My grand-kids, Karen and Lyle should have a little brother to play with. Little Calvin was still-born a year ago. Neither of the kids are at an age where death means much except in a video game or a squirt gun war:
"You can’t shoot me because you're dead!"
Dead, for them, equals not being able to finish the game — which is close to being right, only on a different scale.
Of course no one has really tried to explain dying to them. The thinking is that when the kids start asking questions about death they are ready to work it out. Until that time, going to the cemetery to put up flowers is just another time to play with my son (their uncle). He throws them around and chases them through the cemetery with me yelling at them to chill out and show some respect — whatever that means to them.
It’s hard to know what is going on in their heads.
Here are a few steps to help them process death and get them on a safe and kind path to understand their own existence.
Start by coming right out and asking the child his or her thoughts about death
Each child will have different ideas based on their age, understanding and experience. Once you have an understanding of how your child feels about the topic, you will be able to continue the conversation effectively.
Talk about it openly
This will work better with children that are a little older or more mature than with the younger ones. The child may emulate your own feelings about death and dying — at least the feelings you show. If you act as though you don’t care, they may not understand why it is important. It’s OK to show that you are sad and explain why. However, younger children may get more out of drawing about missing someone with a few crayons.
Answer any questions your child asks you
You don’t need to be clergy or a doctor to know something of worth. It's OK to say you don’t have the answer to a specific question, but remember the question and try to assist later.
Many questions do have answers. The question "why did my brother die" may not be as ethereal as it sounds. You might try something like, "His body just wore out." Keep it simple and plain.
Remember that any questions he comes up with may be a bit off the wall. Try to get to the root of the question or issue that is on your child's mind. For example, the question "Is grandpa a zombie now?" may indicate fear, or a lack of understanding of the burial process or the afterlife. It may be good to try to separate the body from the spirit or mind. “Brother's body was only part of him. That part gets buried. His mind and his spirit goes on," is something you could say. Of course, I base what I say on my own spiritual beliefs. Do the same if you have a belief based on your own understanding or religion. You have your beliefs for a reason. Let them help you and your child with the subject of death. Now is the time.

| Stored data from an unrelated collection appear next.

==> config.mk <==
export PLATFORM = sky130hd
export DESIGN_NAME = pwmx_multi
export DESIGN_NICKNAME = d
export VERILOG_FILES = /design/src/rtl/pwmx_pkg.sv /design/src/rtl/pwmx_timebase.sv /design/src/rtl/pwmx_outstage.sv /design/src/rtl/pwmx_multi.sv
export SDC_FILE = /design/constraint.sdc
export NUM_CORES = 1
export LEC_CHECK = 0
export BUFFER_PORTS_ARGS = -buffer_cell sky130_fd_sc_hd__buf_2
export CORE_UTILIZATION = 40
export CTS_BUF_LIST = sky130_fd_sc_hd__clkbuf_2
export CTS_CLUSTER_DIAMETER = 150
export DETAILED_ROUTE_END_ITERATION = 8
export SLEW_MARGIN = 20
export SYNTH_ARGS = -nofsm -noshare
export SYNTH_HDL_FRONTEND = slang
export SYNTH_SLANG_ARGS = --single-unit
==> constraint.sdc <==
create_clock -name clk -period 8.1 [get_ports clk]
set_input_delay 2.43 -clock clk [delete_from_list [all_inputs] [get_ports clk]]
set_output_delay 2.43 -clock clk [all_outputs]
set_load 0.03 [all_outputs]
==> src/rtl/pwmx_pkg.sv <==
package pwmx_pkg;
  typedef enum logic [1:0] {
    ALN_RIGHT = 2'b00,
    ALN_LEFT  = 2'b01,
    ALN_CTR   = 2'b10,
    ALN_CTR_B = 2'b11
  } align_e;

  function automatic logic is_center(input logic [1:0] a);
    return a[1];
  endfunction
endpackage

==> src/rtl/pwmx_timebase.sv <==
module pwmx_timebase #(
  parameter int CW = 16
) (
  input  logic          clk,
  input  logic          rst_n,
  input  logic          sync_i,
  input  logic [CW-1:0] period_i,
  input  logic [CW-1:0] width_i,
  input  logic [CW-1:0] phase_i,
  input  logic [1:0]    align_i,
  output logic [CW-1:0] cnt_o,
  output logic [CW-1:0] per_o,
  output logic [CW-1:0] wid_o,
  output logic [1:0]    aln_o,
  output logic          run_o,
  output logic          tc_o
);
  import pwmx_pkg::*;

  localparam logic [CW-1:0] ONE = CW'(1);

  logic [CW-1:0] cnt_q, cnt_n;
  logic [CW-1:0] per_q, per_n;
  logic [CW-1:0] wid_q, wid_n;
  logic [1:0]    aln_q, aln_n;
  logic          up_q, up_n;
  logic          run_q, run_n;
  logic          en;
  logic          tc;
  logic [CW-1:0] per_in_eff;
  logic [CW-1:0] preset;

  // Effective period never drops below one clock.
  assign per_in_eff = (period_i == '0) ? ONE : period_i;
  assign preset     = (phase_i != '0 && phase_i <= per_in_eff) ? phase_i : per_in_eff;

  assign tc = run_q && (is_center(aln_q) ? (up_q && cnt_q == per_q) : (cnt_q == ONE));
  assign en = sync_i | run_q;

  always_comb begin
    cnt_n = cnt_q;
    per_n = per_q;
    wid_n = wid_q;
    aln_n = aln_q;
    up_n  = up_q;
    run_n = run_q;
    if (sync_i) begin
      per_n = per_in_eff;
      wid_n = width_i;
      aln_n = align_i;
      cnt_n = preset;
      up_n  = 1'b0;
      run_n = 1'b1;
    end else if (tc) begin
      per_n = per_in_eff;
      wid_n = width_i;
      aln_n = align_i;
      cnt_n = per_in_eff;
      up_n  = 1'b0;
    end else if (is_center(aln_q) && !up_q && cnt_q == ONE) begin
      up_n  = 1'b1;
    end else if (is_center(aln_q) && up_q) begin
      cnt_n = cnt_q + ONE;
    end else begin
      cnt_n = cnt_q - ONE;
    end
  end

  always_ff @(posedge clk or negedge rst_n) begin
    if (!rst_n) begin
      cnt_q <= '0;
      per_q <= '0;
      wid_q <= '0;
      aln_q <= ALN_RIGHT;
      up_q  <= 1'b0;
      run_q <= 1'b0;
    end else if (en) begin
      cnt_q <= cnt_n;
      per_q <= per_n;
      wid_q <= wid_n;
      aln_q <= aln_n;
      up_q  <= up_n;
      run_q <= run_n;
    end
  end

  assign cnt_o = cnt_q;
  assign per_o = per_q;
  assign wid_o = wid_q;
  assign aln_o = aln_q;
  assign run_o = run_q;
  assign tc_o  = tc;
endmodule
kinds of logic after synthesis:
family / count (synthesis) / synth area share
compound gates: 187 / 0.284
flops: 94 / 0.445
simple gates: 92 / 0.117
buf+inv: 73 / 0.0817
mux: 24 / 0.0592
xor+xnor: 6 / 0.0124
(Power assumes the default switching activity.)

Let your child know that it is all right to love a person who has passed on. Show him or her a photo that you may have of a departed loved one and tell a story about her. Help the child understand that you love and miss that person as well.
Explain that everyone grieves differently, and on their own time table
My own child becomes sad and cries every once in a while for a loved one who died many years ago. I do as well. And don’t assume that the child is unfeeling if, upon hearing of a death, she goes back to her TV program. Children may need time and space to process the information.
Make sure your child understands that he has nothing to do with the death
Just as there was nothing you could have done to prevent the passing of any other person. Don’t let your child start down the “It was my fault” path. And, let the child see how you deal with the feelings of sadness and see you briefly process the grief.
Be sure to let your child know that he can ask you any questions
Check back with him at a later time and refer to your conversation. He may have had a little time to process his feelings or to come up with a few questions on his own.
While conversing, don’t act shocked at a question that your child may ask. TV has made self-imagined “experts” of us all on the science of death. Don’t say, “Where on earth did you get that idea!” or “Why would you ask such a bizarre question?” Your child may be testing you and your honesty, or your ability to help. Don’t fail him now.